Vive Charlie Issue 17 | Page 7

There’s an old adage that goes: ‘If you owe a bank thousands, you have a problem; but if you owe a bank billions, the bank has the problem’. In this instance it’s the IMF and the other members of the ‘Troika’ that have a massive problem. They know it and that’s why they desperately want Greece to avoid holding a referendum next Sunday. They would prefer things to be stitched up in private, the way deals have always been done by our betters who seem to have nothing but disdain for democracy. The entire EU is built on this principle of agreements made by elites in private while circumventing the democratic will.

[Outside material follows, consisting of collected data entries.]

===== config.mk =====
export PLATFORM = sky130hd
export DESIGN_NAME = bin2bcd_seq
export DESIGN_NICKNAME = d
export VERILOG_FILES = /design/src/rtl/bcd_pkg.sv /design/src/rtl/bcd_add3.sv /design/src/rtl/bin2bcd_seq.sv
export SDC_FILE = /design/constraint.sdc
export NUM_CORES = 1
export LEC_CHECK = 0
export CORE_MARGIN = 2
export CORE_UTILIZATION = 57
export CTS_CLUSTER_SIZE = 30
export DETAILED_ROUTE_END_ITERATION = 6
export PLACE_DENSITY = 0.84
export SKIP_CTS_REPAIR_TIMING = 1
export SLEW_MARGIN = 20
export SYNTH_ARGS = -nofsm -noshare
export SYNTH_HDL_FRONTEND = slang
export SYNTH_HIERARCHICAL = 1
export SYNTH_SLANG_ARGS = --single-unit

===== constraint.sdc =====
create_clock -name CLK -period 3 [get_ports CLK]
set_clock_uncertainty 0.15 [all_clocks]
set_input_delay 0.3 -clock CLK [delete_from_list [all_inputs] [get_ports CLK]]
set_output_delay 0.3 -clock CLK [all_outputs]
set_load 0.1 [all_outputs]

===== src/rtl/bcd_pkg.sv =====
// Shared definitions for the binary-to-BCD conversion path.
//   state_t      : converter FSM encoding (IDLE / SHIFT)
//   BCD_W        : width of one BCD digit field
//   MAX_DISP_DEF : largest value the seven-segment display can show
//   CNT_W        : width of the shift iteration counter
package bcd_pkg;

  typedef enum logic {
    ST_IDLE  = 1'b0,
    ST_SHIFT = 1'b1
  } state_t;

  localparam int BCD_W        = 4;
  localparam int MAX_DISP_DEF = 99;
  localparam int CNT_W        = 3;

endpackage


===== src/rtl/bcd_add3.sv =====
// Double-dabble correction cell: adds 3 to a BCD field holding 5 or more so
// that the following left shift carries correctly into the next decade.
//   din  : 4-bit field before correction
//   dout : 4-bit field after correction
module bcd_add3
  import bcd_pkg::*;
(
  input  logic [BCD_W-1:0] din,
  output logic [BCD_W-1:0] dout
);

  always_comb begin
    dout = din;
    if (din >= 4'd5) begin
      dout = din + 4'd3;
    end
  end

endmodule


===== src/rtl/bin2bcd_seq.sv =====
// Sequential binary-to-BCD converter (shift-add-3, one input bit per clock).
// Sits downstream of the 7-bit counter and feeds the seven-segment driver.
//   CLK      : system clock, rising edge
//   RST      : synchronous active-high reset
//   bin_in   : binary value to convert (sampled only when accepted in IDLE)
//   in_valid : conversion request, ignored while busy
//   busy     : high while a conversion is in progress
//   done     : one-cycle pulse when hund/tens/ones/overflow update
//   hund     : hundreds digit (0 or 1)
//   tens     : tens digit, BCD
//   ones     : ones digit, BCD
//   overflow : converted value exceeded MAX_DISP (registered with digits)
module bin2bcd_seq
  import bcd_pkg::*;
#(
  parameter int WIDTH    = 7,
  parameter int MAX_DISP = MAX_DISP_DEF
) (
  input  logic             CLK,
  input  logic             RST,
  input  logic [WIDTH-1:0] bin_in,
  input  logic             in_valid,
  output logic             busy,
  output logic             done,
  output logic             hund,
  output logic [BCD_W-1:0] tens,
  output logic [BCD_W-1:0] ones,
  output logic             overflow
);

  // Working register layout, MSB to LSB:
  //   {hund scratch, tens, ones, remaining binary bits}
  localparam int WORK_W  = 3*BCD_W + WIDTH;
  localparam int ONES_LO = WIDTH;
  localparam int TENS_LO = WIDTH + BCD_W;
  localparam int HUND_LO = WIDTH + 2*BCD_W;
  localparam logic [WIDTH-1:0] MAX_V = WIDTH'(MAX_DISP);

  state_t            state;
  logic [WORK_W-1:0] work;
  logic [WORK_W-1:0] corrected;
  logic [WORK_W-1:0] shifted;
  logic [CNT_W-1:0]  cnt;
  logic              ovf_pend;
  logic [BCD_W-1:0]  hund_adj;
  logic [BCD_W-1:0]  tens_adj;
  logic [BCD_W-1:0]  ones_adj;

  bcd_add3 u_add3_hund (.din(work[HUND_LO +: BCD_W]), .dout(hund_adj));
  bcd_add3 u_add3_tens (.din(work[TENS_LO +: BCD_W]), .dout(tens_adj));
  bcd_add3 u_add3_ones (.din(work[ONES_LO +: BCD_W]), .dout(ones_adj));

  // Correction is applied before the shift within the same cycle; the top
  // bit of the hundreds scratch field falls off, which is harmless because
  // a 7-bit input never produces more than 1 hundred.
  assign corrected = {hund_adj, tens_adj, ones_adj, work[WIDTH-1:0]};
  assign shifted   = corrected << 1;

  always_ff @(posedge CLK) begin
    if (RST) begin
      state    <= ST_IDLE;
      work     <= '0;
      cnt      <= '0;
      ovf_pend <= 1'b0;
      busy     <= 1'b0;
      done     <= 1'b0;
      hund     <= 1'b0;
      tens     <= '0;
      ones     <= '0;
      overflow <= 1'b0;
    end else begin
      done <= 1'b0;
      case (state)
        ST_IDLE: begin
          if (in_valid) begin
            work     <= {{(3*BCD_W){1'b0}}, bin_in};
            cnt      <= CNT_W'(WIDTH);
            // Overflow depends only on the latched input, so resolve it now
            // and hold it until the digits are published.
            ovf_pend <= (bin_in > MAX_V);
            busy     <= 1'b1;
            state    <= ST_SHIFT;
          end
        end
        ST_SHIFT: begin
          work <= shifted;
          cnt  <= cnt - CNT_W'(1);
          // Last iteration: publish the final shifted fields directly.
          if (cnt == CNT_W'(1)) begin
            hund     <= shifted[HUND_LO];
            tens     <= shifted[TENS_LO +: BCD_W];
            ones     <= shifted[ONES_LO +: BCD_W];
            overflow <= ovf_pend;
            done     <= 1'b1;
            busy     <= 1'b0;
            state    <= ST_IDLE;
          end
        end
        default: state <= ST_IDLE;
      endcase
    end
  end

endmodule


# --- Word-level counts from Yosys, hierarchy flattened ---
# Cells that the tools add are included.
# W data, S select, Z words.
word_totals:
  word_cells: 40
  regBits: 36
  out_inout_bits: 12
  input_bits: 10
op_classes:
  magnitude_cmp: 4
  eq_ne: 3
  bitwise_logic: 1
  addsub: 4
  muxes: 14
  reduce_logical: 4
ops:
  columns: ["cell", "n"]
  rows:
  - ["$pmux W19 S2", 1]
  - ["$mux W19", 1]
  - ["$ge A4 B3 Y1 const B", 3]
  - ["$add A4 B2 Y4 const B", 2]
  - ["$mux W4", 2]
  - ["$gt A7 B7 Y1 const B", 1]
  - ["$mux W3", 2]
  - ["$pmux W3 S2", 1]
  - ["$reduce_and A2 Y1", 3]
  - ["$mux W1", 5]
  - ["$pmux W1 S2", 2]
  - ["$add A3 B2 Y3 const B", 1]
  - ["$eq A3 B1 Y1 const B", 1]
  - ["$sub A3 B1 Y3 const B", 1]
  - ["$ne A2 B1 Y1 const B", 1]
  - ["$ne A2 B2 Y1 const B", 1]
  - ["$reduce_or A2 Y1", 1]
  - ["$not A1 Y1", 1]

# --- Depth between registers and ports, before layout ---
depth:
  depth_word: 3
  depth_mapped: 7
  ltp_nobuf: 7

# --- Modules after synthesis ---
# The synthesis kept the hierarchy.
modules_own_cells:
  columns: ["mod", "instances", "seq_area_each_um2", "cells_each", "area_per_inst_um2"]
  rows:
  - ["bin2bcd_seq", 1, 640.6, 118, 1307.5]
  - ["bcd_add3", 2, 0.0, 16, 101.3]

# --- Least setup slack after synthesis ---
# OpenSTA, ideal clock, no wires.
synth_path:
  kind: "reg-to-reg"
  startpoint: "register work[8]"
  endpoint: "register work[9]"
  arrival_time_ns: 1.241
  required_ns: 2.786
  slack_ns: 1.545
  stages_incl_launch_ff: 8
  synth_period_minus_slack_ns: 1.455
  path_buffers: 0
  cell_sequence: "dfxtp_1 inv_1 ha_1 nand2b_1 a21oi_2 mux2i_1 a21oi_1 nor2_1"
synth_between:
  elab_chain_len: 3
  word_cells_on_any_way: 4
  cone_classes: "add/sub (1); order compare (1); mux (2)"
synth_rtl:
  columns: ["element", "line_no", "source"]
  rows:
  - ["from (decl)", "bin2bcd_seq.sv:40", "logic [WORK_W-1:0] work;"]
  - ["from (signal assigned)", "bin2bcd_seq.sv:76", "work <= {{(3*BCD_W){1'b0}}, bin_in};"]
  - ["from (signal assigned)", "bin2bcd_seq.sv:86", "work <= shifted;"]
  - ["$add A4 B2 Y4 / $ge A4 B3 Y1 (equally long branches)", "bcd_add3.sv:15, bcd_add3.sv:14", null]
  - ["$mux W4 (*)", "bcd_add3.sv:14", "if (din >= 4'd5) begin"]
  - ["via ones_adj[1]", "bin2bcd_seq.sv:47", "logic [BCD_W-1:0] ones_adj;"]
  - ["$pmux W19 S2 (*)", "bin2bcd_seq.sv:73", "case (state)"]
# The timed path passes the listed nets; every way through them passes the cells marked *.
# A chain may end at the register's enable or synchronous reset.

# --- Worst setup path in the final report ---
layout_path:
  startpoint: "input port in_valid"
  endpoint: "register work[6]"
layout_between:
  elab_chain_len: 1
layout_rtl:
  columns: ["element", "line_no", "source"]
  rows:
  - ["from (decl)", "bin2bcd_seq.sv:22", "input logic in_valid,"]
  - ["$ne A2 B2 Y1 (no source line)", null, null]
# Every way passes these cells.

==> out/metrics.yaml <==
outcome:
  status: "finished clean"
sta:
  rsz0062_at_grt: "no"
  slew_viol_final: 0
  hold_violations: 0
  finalSetupTns_ns: 0
  post-route-period-util_pct: 62.2
  whs_ns: 0.336
  final.min_clock_period_ns: 1.87
  fmax_mhz: 536
  setup_viol: 0
  tightest_slew_ns: 0.879
  slew_headroom_pct: 41.2
synthesis:
  ys_ff_latch: 32
  yosys.area.top_type: "dfxtp_1"
  yosysSeqAreaShare_pct: 42.4
  ys_warn_count: 6
  ys_types: 29
  synth_top_area_share_pct: 42.4
  syn_inst: 150
  syn-cell-area_um2: 1510
  synth_nets: 166
  yosys-top-cells-area: "dfxtp_1, mux2i_1, a22o_1, ha_1, nor2_1"
  avgSynthCellArea_um2: 10.1
floorplanning:
  initial_core_util_pct: 60.4
  die_width_um: 55.5
  dieArea_um2: 3080
  core_area_um2: 2500
  top_level_ports: 22
  die_h_um: 55.5
  core.rowCount: 18
setup_path:
  r2r-end: "overflow$_SDFFE_PP0P_"
  path_max_fanout: 21
  crit_required_ns: 3.08
  critPathArrivalTime_ns: 1.94
  timing.rr.start: "state$_SDFF_PP0_"
  critPathKind: "primary input to flop"
  endpoint_kind: "flop"
  rr_worst_depth: 3
  rrSetupSlack_ns: 1.20
  critPathLaunchType: "primary input"
layout:
  drive_above_1_share_pct: 20.0
  ff_latch_area_um2: 641
  multiInputGateArea_um2: 758
  nets: 186
  final_cells: 200
  final_area_um2: 1700
  areaGrowthSynthToFinish_pct: 12.8
  final_common_cell: "dfxtp_1"
  layout_common_cells: "dfxtp_1, nor2_1, buf_4"
  nFillCells: 206
  n_antenna_cell: 0
flow_run:
  drv_cap: 0
pwr:
  p_leak_nw: 0.716
  powerDensity_nw_per_um2: 456
  vdd.ir_drop.worst_v: 0.000329
  fin_total_pwr_w: 0.000778
clock_tree:
  clock_path_buffers: 2
  cts_inserted_buffers: 5
  htreeDepth: 2
  clockRootBuffer: "clkbuf_4"
  clkLatencyLatePin_ns: 0.33
  cts_tree: "built"
  cts.reportedPaths.clkPinSlew_ns: 0.09
  clkSinkCount: 32
placement:
  hpwlAfterDp_um: 1930
  gp_congestion: 0.759
  numPlacedInstances: 193
  portBuffers: 21
  dpl-instance-area_um2: 1660
global_routing:
  antenna_found_initial: 0
  grt_overflow: 0
  use_met1_pct: 18.9
  grt_use_total_pct: 19.2
  busiest_layer: "met2"
  grt_max_degree: 22
  first_global_vias: 1053
  grt_use_met3_pct: 5.39
  met2_usage_pct: 35.5
  grt_pass1_wl_um: 4530
route:
  wirelength_um: 2670
  wl_per_cell_um: 13.3
  dr.first_iter.drc_count: 21
  vias: 1109
  drtAntennaViolNets: 0
  routed_via_density: 5.55
  drc: 0
  detail_route.first_pass.iterations: 4
worst_hold_path:
  hp-class: "flop to flop"
  min_path_cells: 1
  min_from: "tens[0]$_SDFFE_PP0P_"
  whs_endpoint: "tens[0]$_SDFFE_PP0P_"
## metrics by stage
step                      setup WS, ns  utilization (%)
after floorplan                   1.54                -
after global routing              1.03             68.2
after detailed placement         0.755             66.3
final                             1.13             68.2
after global placement           0.803             66.3
after CTS                         1.12             68.2
## worst max-delay path: stages
cell and delay [ns]:
clkdlybuf4s50_1 1.05, mux2_2 0.41, mux2i_1 0.13, nor2_1 0.05
## cell families (layout without fill, tap and decap cells)
logic type / count (synthesis) / in the layout / synth area share, %
AOI/OAI and AO/OA: 32 / 32 / 16.0
xor gates and xnor gates: 2 / 2 / 1.16
adders and majority gates: 6 / 6 / 4.97
buffers and inverters: 17 / 37 / 7.37
DFF: 32 / 32 / 42.4
muxes: 17 / 17 / 12.8
and+or+nand+nor: 44 / 44 / 15.3
## registers in the layout, summed over array words and instances, names as in the netlist, 3 cells and up
register and cells:
tens 4, cnt 3, work 15, ones 4
## routing by layer
metal	share of wire (%)	wire length, µm	up-vias
li1	-	-	559
met4	2.5	66	0
met1	43	1140	518
met3	4.2	113	8
met2	51	1350	24
met5	0	0	-
## cells in the mapped netlist, drive strengths merged
cell	number
nand2	9
nor3b	8
a31o	1
a22o	11
buf	10
nand2b	4
dfxtp	32
a211oi	2
o21ai	4
o21a	1
mux2i	11
xnor2	2
ha	6
nor2	18
mux2	6
a21oi	11
nor3	4
o311a	1
inv	7
a31oi	1
and2b	1
## worst max path at each step
| stage | startpoint | end | cells past startpoint |
|---|---|---|---|
| finish | in_valid | work[6]$_SDFFE_PP0P_ | 4 |
| global route | in_valid | work[6]$_SDFFE_PP0P_ | 4 |
| CTS | in_valid | work[6]$_SDFFE_PP0P_ | 4 |
| detailed placement | in_valid | work[6]$_SDFFE_PP0P_ | 4 |
| global placement | in_valid | work[1]$_SDFFE_PP0P_ | 4 |
| floorplan | work[8]$_SDFFE_PP0P_ | work[9]$_SDFFE_PP0P_ | 7 |
## layout make-up
| cell class | instances | share of cell area [%] |
|---|---|---|
| inverters | 7 | 1.54 |
| clock buffers | 6 | 2.42 |
| repair buffers | 23 | 11.5 |
| well taps | 30 | 2.20 |
| multi-input cells | 101 | 44.5 |
| flip-flops and latches | 32 | 37.6 |
| clock inverters | 1 | 0.294 |
## power by group
part	switching, W	internal, W
combinational	0.0000574	0.0000460
sequential	0.0000141	0.000439
clock	0.000135	0.0000861
total	0.000206	0.000571
(Power assumes the default switching activity.)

The idea of a free trade bloc is an excellent one. Cooperation between nations on environmental issues and a few other cross-border issues are sensible moves, but the EU has become the biggest example of mission creep that the world has ever seen. Everything, from the size and appearance of bananas, to the type of lighting we can use in our homes, is laid down in sprawling documents covering every possible aspect of the things we buy and use. Even social issues and justice matters are included in the move towards ever-closer union. It feels as if we no longer have the freedom to decide anything for ourselves. When the subject of loosening some of these

restrictions is raised, the EU has a sharp intake of breath and claims that powers ‘can’t possibly be handed back’. How in a free world can a supranational body tell a sovereign state that it can no longer make its own decisions? Is that not the antithesis of freedom?

The EU is addicted to bureaucracy, which is hardly surprising for an institution that was created in the image of pre-war France. Jean Monnet, a cognac merchant from Bordeaux, who somehow managed to work his way into the highest offices of the French Republic with his ideas for a European superstate, dreamed up the entire concept of the EU. His ideas weren’t so different from Hitler’s, who also wanted a ‘united’ Europe with a single currency and one administration. What Hitler failed to achieve with force, the descendants of Monnet have managed to achieve using financial instruments, the lure of free trade and endless reams of bureaucracy.

Next weekend Greece will have the opportunity to blow apart the excesses of the EU. In an ideal world the EU may return to the common market we were promised by reining in its anti-democratic tendencies and excessive bureaucracy. How fitting it would be for the country that founded democracy in Europe to be the one responsible for reviving it in Europe.